** Work instruction **
Return every line from the records below with the string "export".

** Supplied records **
▼▼▼

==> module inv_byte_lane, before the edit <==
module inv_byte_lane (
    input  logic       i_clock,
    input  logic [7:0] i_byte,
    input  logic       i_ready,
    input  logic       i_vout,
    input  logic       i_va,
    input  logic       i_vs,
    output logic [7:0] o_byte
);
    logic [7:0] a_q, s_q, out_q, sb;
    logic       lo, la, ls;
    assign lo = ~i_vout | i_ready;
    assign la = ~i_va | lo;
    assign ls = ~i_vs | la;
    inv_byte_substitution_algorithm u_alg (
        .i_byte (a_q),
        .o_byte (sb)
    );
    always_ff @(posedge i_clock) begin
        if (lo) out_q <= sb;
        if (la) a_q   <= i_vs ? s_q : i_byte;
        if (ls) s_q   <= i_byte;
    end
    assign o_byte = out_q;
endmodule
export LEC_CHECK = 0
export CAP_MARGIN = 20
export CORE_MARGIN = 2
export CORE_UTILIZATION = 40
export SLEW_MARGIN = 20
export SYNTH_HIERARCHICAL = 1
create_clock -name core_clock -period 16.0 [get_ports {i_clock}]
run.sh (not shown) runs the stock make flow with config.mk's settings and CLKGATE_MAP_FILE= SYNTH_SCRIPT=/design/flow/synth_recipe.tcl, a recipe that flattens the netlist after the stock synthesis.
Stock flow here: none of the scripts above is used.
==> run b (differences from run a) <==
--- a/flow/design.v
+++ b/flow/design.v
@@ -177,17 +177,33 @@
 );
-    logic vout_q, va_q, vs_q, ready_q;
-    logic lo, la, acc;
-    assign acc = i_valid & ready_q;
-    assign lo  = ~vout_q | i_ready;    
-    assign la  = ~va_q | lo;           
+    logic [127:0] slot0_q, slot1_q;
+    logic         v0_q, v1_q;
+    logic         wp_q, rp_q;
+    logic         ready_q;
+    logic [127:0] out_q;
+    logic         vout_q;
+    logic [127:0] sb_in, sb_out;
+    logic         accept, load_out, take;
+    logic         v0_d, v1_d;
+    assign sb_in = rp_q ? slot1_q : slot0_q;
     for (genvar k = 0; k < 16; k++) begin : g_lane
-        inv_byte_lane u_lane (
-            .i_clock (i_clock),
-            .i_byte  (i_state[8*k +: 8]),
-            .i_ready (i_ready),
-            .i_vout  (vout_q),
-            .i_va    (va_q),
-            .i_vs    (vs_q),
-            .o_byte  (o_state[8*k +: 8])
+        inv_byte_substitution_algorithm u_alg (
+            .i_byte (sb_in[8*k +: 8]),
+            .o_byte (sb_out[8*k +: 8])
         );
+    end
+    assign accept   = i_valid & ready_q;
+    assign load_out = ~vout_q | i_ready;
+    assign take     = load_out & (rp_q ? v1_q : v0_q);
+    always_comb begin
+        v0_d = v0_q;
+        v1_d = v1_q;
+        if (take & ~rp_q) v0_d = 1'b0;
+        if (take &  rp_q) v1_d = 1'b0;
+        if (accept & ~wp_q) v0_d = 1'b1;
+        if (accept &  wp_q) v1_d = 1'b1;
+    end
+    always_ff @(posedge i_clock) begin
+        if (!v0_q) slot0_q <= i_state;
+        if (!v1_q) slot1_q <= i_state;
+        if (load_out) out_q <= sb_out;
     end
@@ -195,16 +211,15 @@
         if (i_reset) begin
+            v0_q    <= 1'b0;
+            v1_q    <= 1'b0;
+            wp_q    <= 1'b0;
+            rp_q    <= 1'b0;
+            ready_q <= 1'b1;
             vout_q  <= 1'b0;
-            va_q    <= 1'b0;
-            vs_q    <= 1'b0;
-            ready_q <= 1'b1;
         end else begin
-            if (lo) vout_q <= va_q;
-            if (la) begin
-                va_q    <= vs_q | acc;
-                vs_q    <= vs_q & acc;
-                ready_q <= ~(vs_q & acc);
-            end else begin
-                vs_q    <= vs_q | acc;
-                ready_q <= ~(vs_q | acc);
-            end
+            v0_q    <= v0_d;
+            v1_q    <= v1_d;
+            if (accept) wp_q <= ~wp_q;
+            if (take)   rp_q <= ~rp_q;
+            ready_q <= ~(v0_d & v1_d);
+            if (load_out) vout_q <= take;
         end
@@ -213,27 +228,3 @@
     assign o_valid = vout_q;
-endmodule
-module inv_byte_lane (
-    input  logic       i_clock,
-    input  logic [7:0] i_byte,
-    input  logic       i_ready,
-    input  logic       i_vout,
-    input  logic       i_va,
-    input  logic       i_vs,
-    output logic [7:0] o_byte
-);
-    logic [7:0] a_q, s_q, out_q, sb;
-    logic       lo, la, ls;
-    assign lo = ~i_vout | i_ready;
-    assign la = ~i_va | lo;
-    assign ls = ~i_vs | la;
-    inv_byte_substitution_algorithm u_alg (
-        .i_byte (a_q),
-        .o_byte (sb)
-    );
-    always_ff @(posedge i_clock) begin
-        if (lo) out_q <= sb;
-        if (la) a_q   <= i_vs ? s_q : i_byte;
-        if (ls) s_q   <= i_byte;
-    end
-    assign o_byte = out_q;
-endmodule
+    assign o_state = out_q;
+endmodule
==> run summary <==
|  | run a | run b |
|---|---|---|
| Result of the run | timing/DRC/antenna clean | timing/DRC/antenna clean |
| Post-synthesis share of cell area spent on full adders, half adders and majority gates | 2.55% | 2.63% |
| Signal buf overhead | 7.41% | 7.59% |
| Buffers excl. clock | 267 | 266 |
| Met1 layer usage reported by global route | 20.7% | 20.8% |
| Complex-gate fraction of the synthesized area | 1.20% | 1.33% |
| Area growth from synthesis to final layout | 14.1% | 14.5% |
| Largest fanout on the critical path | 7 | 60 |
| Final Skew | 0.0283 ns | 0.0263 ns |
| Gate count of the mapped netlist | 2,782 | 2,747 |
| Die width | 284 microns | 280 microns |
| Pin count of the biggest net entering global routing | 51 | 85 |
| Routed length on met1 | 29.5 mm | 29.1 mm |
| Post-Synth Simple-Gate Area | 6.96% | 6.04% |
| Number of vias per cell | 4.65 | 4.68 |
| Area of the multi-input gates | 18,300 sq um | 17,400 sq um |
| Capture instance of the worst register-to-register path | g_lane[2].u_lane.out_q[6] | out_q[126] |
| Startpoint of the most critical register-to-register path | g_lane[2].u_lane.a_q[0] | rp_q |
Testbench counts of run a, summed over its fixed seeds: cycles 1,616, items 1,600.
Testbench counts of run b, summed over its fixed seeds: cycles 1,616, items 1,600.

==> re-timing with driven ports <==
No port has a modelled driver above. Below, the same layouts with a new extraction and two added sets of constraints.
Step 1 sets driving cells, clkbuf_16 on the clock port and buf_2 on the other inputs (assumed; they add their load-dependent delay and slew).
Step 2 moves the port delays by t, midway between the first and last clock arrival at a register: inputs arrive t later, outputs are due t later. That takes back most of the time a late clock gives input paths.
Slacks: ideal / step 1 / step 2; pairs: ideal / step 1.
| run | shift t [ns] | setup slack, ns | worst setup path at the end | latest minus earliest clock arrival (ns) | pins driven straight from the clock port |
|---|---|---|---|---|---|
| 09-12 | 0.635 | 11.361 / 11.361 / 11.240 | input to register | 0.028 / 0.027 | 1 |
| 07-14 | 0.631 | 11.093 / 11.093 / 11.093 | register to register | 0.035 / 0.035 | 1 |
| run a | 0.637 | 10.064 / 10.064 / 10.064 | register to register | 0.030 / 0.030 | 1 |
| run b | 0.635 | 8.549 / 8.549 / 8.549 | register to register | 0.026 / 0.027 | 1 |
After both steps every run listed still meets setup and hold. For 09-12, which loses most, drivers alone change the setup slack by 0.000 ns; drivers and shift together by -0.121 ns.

▲▲▲

** Answer to the problem **
export LEC_CHECK = 0
export CAP_MARGIN = 20
export CORE_MARGIN = 2
export CORE_UTILIZATION = 40
export SLEW_MARGIN = 20
export SYNTH_HIERARCHICAL = 1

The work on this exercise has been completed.